Aim of the exercise
The entries below hold a line with "fin_setup_tns_ps = 0" and a line with "critPathSlowestCell = fa_1". Return those lines and all that lie between them, exactly and only.

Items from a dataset
————

File: src/hw/rtl/igemv_pkg.sv
// Shared constants, register codes and types for the int8 row-scaled GEMV block.
`timescale 1ns / 1ps
package igemv_pkg;

	localparam int LANES          = 4;
	localparam int LG_LANES       = $clog2(LANES);
	localparam int SAT_BLOCK      = 32;
	localparam int MAX_LENGTH_DEF = 8192;

	localparam int VLEN_W   = 14;
	localparam int SCALE_W  = 16;
	localparam int RCOUNT_W = 17;
	localparam int ROW_W    = 16;
	localparam int SUM_W    = 32;
	localparam int VAL_W    = 48;
	localparam int CFG_W    = 17;
	localparam int CFG_IDX_W = 2;

	localparam int PROD_W = 17;
	localparam int LSUM_W = PROD_W + LG_LANES;

	localparam logic [CFG_IDX_W-1:0] REG_VLEN   = 2'd0;
	localparam logic [CFG_IDX_W-1:0] REG_ASCALE = 2'd1;
	localparam logic [CFG_IDX_W-1:0] REG_RCOUNT = 2'd2;

	localparam logic MODE_LOAD = 1'b0;
	localparam logic MODE_WGT  = 1'b1;

	localparam logic [VLEN_W-1:0]   VLEN_RST   = 14'd2560;
	localparam logic [SCALE_W-1:0]  ASCALE_RST = 16'd655;
	localparam logic [RCOUNT_W-1:0] RCOUNT_RST = 17'd10240;

	typedef logic [7:0]                act_t;
	typedef logic signed [7:0]         wgt_t;
	typedef logic signed [PROD_W-1:0]  prod_t;
	typedef logic signed [SUM_W-1:0]   sum_t;

	typedef struct packed {
		logic vld;
		logic last;
		logic sat;
	} ctl_t;

endpackage

File: src/hw/rtl/igemv_lane.sv
// One multiply lane: unsigned activation times signed weight, registered.
`timescale 1ns / 1ps
module igemv_lane (
	input  logic           clk,
	input  igemv_pkg::act_t  act,
	input  igemv_pkg::wgt_t  wgt,
	output igemv_pkg::prod_t prod_s2
);
	import igemv_pkg::*;

	always_ff @(posedge clk) begin
		prod_s2 <= $signed({1'b0, act}) * wgt;
	end

endmodule

File: config.mk
export PLATFORM = sky130hd
export DESIGN_NAME = igemv_lane
export DESIGN_NICKNAME = d
export VERILOG_FILES = /design/src/hw/rtl/igemv_pkg.sv /design/src/hw/rtl/igemv_lane.sv
export SDC_FILE = /design/constraint.sdc
export NUM_CORES = 1
export LEC_CHECK = 0
export CAP_MARGIN = 40
export CELL_PAD_IN_SITES_DETAIL_PLACEMENT = 0
export CELL_PAD_IN_SITES_GLOBAL_PLACEMENT = 1
export CORE_UTILIZATION = 50
export DETAILED_ROUTE_END_ITERATION = 6
export DONT_BUFFER_PORTS = 1
export PLACE_DENSITY_LB_ADDON = 0.1
export SLEW_MARGIN = 20
export SYNTH_ARGS = -nofsm -noshare
export SYNTH_HDL_FRONTEND = slang
export SYNTH_SLANG_ARGS = --single-unit
File: constraint.sdc
create_clock -name clk -period 11.5 [get_ports clk]
set_input_delay 2.875 -clock clk [delete_from_list [all_inputs] [get_ports clk]]
set_output_delay 2.875 -clock clk [all_outputs]
set_load 0.05 [all_outputs]
==> results.cfg <==
[clock_tree]
htree_levels = 1
cts.path.max_buffers = 2
clkTransAtPathRegs_ps = 70
num_cts_buffers = 3
cts_tree = done
clock-root-buffer = clkbuf_8
post-cts-setup-buffer-count = 0
cts_resized = 0
post_cts_hold_buffer_count = 0
clock_sinks = 17

[floorplanning]
row_count = 26
fp.coreArea_mm2 = 0.005140
io-pin-count = 34
dieHeight_um = 75.20
horizontal_die_dimension_um = 75.20
floorplan.initialDensity = 0.5212
die-area_mm2 = 0.005654

[grt]
antenna_found_initial = 0
grt_first_pass_wirelength_um = 8749
global_route.usage.total = 0.2055
grt_start_max_net_pins = 11
vias_in_the_first_global_route = 1876
grt_overflow_total = 0

[drt]
num_vias = 1915
detailedRoute.firstPassIterationCount = 7
wl_per_cell_um = 14.65
drt_iter0_markers = 61
drcViolationCount = 0
routed_wl_um = 5304
detail_route.vias_per_cell = 5.290
postRouteAntennaNets = 0

[power]
power_per_cell_area_mw_per_mm2 = 189.3
ir_drop_worst_vdd_v = 0.0001456
static-leakage-power_uw = 0.001455

[sta]
fmax_mhz = 153.5
final_period_minus_worst_setup_slack_ps = 6514
timing_worst_slew_pin_value_ps = 510.2
post-route-period-util = 0.5664
slew_viol_final = 0
fin_setup_tns_ps = 0
number_of_failing_hold_endpoints_at_the_final_stage = 0
setup_repair_after_global_routing_missed_its_margin = no
timing.final.setup_violations = 0
relSlewSlack = 0.6594

[worst_setup_path]
critical_path.most_common_cell = fa_1
crit_fanout = 8
worst-endpoint-arrival_ps = 6690
path_cells = nand2b_1 -> fa_1 -> fa_1 -> inv_1 -> fa_1 -> inv_1 -> fa_1 -> inv_1 -> ha_1 -> a21o_1 -> a21oi_2 -> a21oi_1 -> or4_1 -> o2111ai_1
cpPeakStageDelay_ps = 540
count_of_buffer_and_inverter_cells_on_the_critical_path = 3
crit_path_end_kind = flip-flop
critical_path.startpoint_type = input port
path_class = input port to flip-flop
critPathSlowestCell = fa_1
critical_path_required_ps = 11670
crit_family = adder cells

[flow_run]
cap_violations = 0

[placement]
port_buffers = 0
globalplace.congestion = 0.7817
placed_cells_incl_taps = 358
hpwl_um = 4367

[synth]
synth_enable_flop_cells = 0
synth.most_common_cell = inv_1
synth_top_cell_area_share = 0.2765
synth-simple-area-share = 0.1878
synth_fa_ha_area_frac = 0.4773
synthArstFlopShare = 0
post_synth_instance_area_mm2 = 0.002679
synth_compound_area_frac = 0.09715
combinational_family_with_the_most_area_after_synthesis = adder cells
postSynthAreaPerCell_um2 = 9.237
syn_inst = 290
parity_gate_share_of_the_synthesized_area_counting_xor_and_xnor_cells = 0.01635
yosys-top-cells-area = fa_1 28%, ha_1 20%, dfxtp_1 13%
portion_of_the_post_synthesis_area_used_by_sequential_elements = 0.1270
yosys_most_used_dff = dfxtp_1
yosysUniqueCellTypes = 38
ys_warn_count = 0
post_synth_most_frequent_cells = 56 x inv_1, 44 x and2_1, 43 x ha_1
post-synth-top-area-cell = fa_1
synth_fp_nets = 387
ys_ff_latch = 17
yosys-mux-area-fraction = 0.01121

[run_status]
status = finished clean

[cells_and_area]
final_util = 0.5448
largest_register = prod_s2
instances_no_fill = 362
largest_register_ff_count = 17
synthToLayoutAreaGrowth_pct = 4.531
antenna_cells = 0
top_regs = prod_s2: 17 flops
nets = 390
share_of_final_layout_standard_cells_stronger_than_drive_strength_1 = 0.03425

[min_path]
hold_path_depth = 1
min_delay_worst_endpoint = prod_s2[0]
worstHoldPathType = input port to flip-flop
hold_start = act[0]
[worst max path at each step]
stage / start / endpoint / slack [ps] / cells after the start
finish: act[0] / prod_s2[13] / 4990 / 14
global route: act[0] / prod_s2[13] / 4720 / 14
detailed placement: act[0] / prod_s2[13] / 4720 / 14
CTS: act[0] / prod_s2[13] / 4980 / 14
global placement: act[0] / prod_s2[13] / 4730 / 14
floorplan: act[0] / prod_s2[13] / 4860 / 14
[where the power goes]
part / switching (uW) / total, uW / internal, uW
registers: 93.2 / 180 / 86.4
clock network: 21.1 / 45.1 / 24.0
logic: 170 / 305 / 135
total: 285 / 530 / 245
[kinds of logic after synthesis]
logic type | Yosys count
AOI/OAI and AO/OA | 35
xor gates and xnor gates | 5
adders and majority gates | 80
muxes | 3
and+or+nand+nor | 92
DFF | 17
buffers and inverters | 58
[layout make-up]
| type | count | area [um2] |
|---|---|---|
| sequential | 17 | 340.3 |
| multi-input combinational | 215 | 2116 |
| clock buffer | 3 | 41.29 |
| fill | 531 | 2340 |
| tap | 70 | 87.58 |
| inverter | 56 | 210.2 |
| clock inverter | 1 | 5.005 |
[metrics by stage]
stage                     total power, uW  area (um2)  hold WS, ps  setup WS, ps
after global routing                587.5        2800         2814          4724
final                               530.1        2800         2813          4986
after floorplan                     431.2        2679         2997          4857
after detailed placement            487.5        2754         3036          4724
after global placement              485.7        2754         3040          4731
after CTS                           538.2        2800         2771          4984
[per-layer routing]
metal	up-vias	track usage	share of wire
met4	0	0.01852	0
met2	23	0.3854	0.55
met1	964	0.2617	0.43
li1	928	-	-
met3	0	0.02677	0.020
met5	-	0	0
[cells in the final DEF, fill, tap and decap left out, types with 2 or more instances in the layout]
cell type and instances:
o21ai_0 5, nor3_1 5, ha_1 43, a21o_1 4
o21a_1 2, o311ai_1 2, and2_1 44, o31ai_1 2
clkbuf_8 3, xor2_1 2, mux2i_1 3, nand2b_1 4
inv_1 56, nor2_1 13, xnor2_1 3, fa_1 37
a211oi_1 2, a21boi_1 2, dfxtp_1 17, a21oi_1 8
nand2_1 18
Power figures use the tool's default switching activity.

————

Exercise output
fin_setup_tns_ps = 0
number_of_failing_hold_endpoints_at_the_final_stage = 0
setup_repair_after_global_routing_missed_its_margin = no
timing.final.setup_violations = 0
relSlewSlack = 0.6594

[worst_setup_path]
critical_path.most_common_cell = fa_1
crit_fanout = 8
worst-endpoint-arrival_ps = 6690
path_cells = nand2b_1 -> fa_1 -> fa_1 -> inv_1 -> fa_1 -> inv_1 -> fa_1 -> inv_1 -> ha_1 -> a21o_1 -> a21oi_2 -> a21oi_1 -> or4_1 -> o2111ai_1
cpPeakStageDelay_ps = 540
count_of_buffer_and_inverter_cells_on_the_critical_path = 3
crit_path_end_kind = flip-flop
critical_path.startpoint_type = input port
path_class = input port to flip-flop
critPathSlowestCell = fa_1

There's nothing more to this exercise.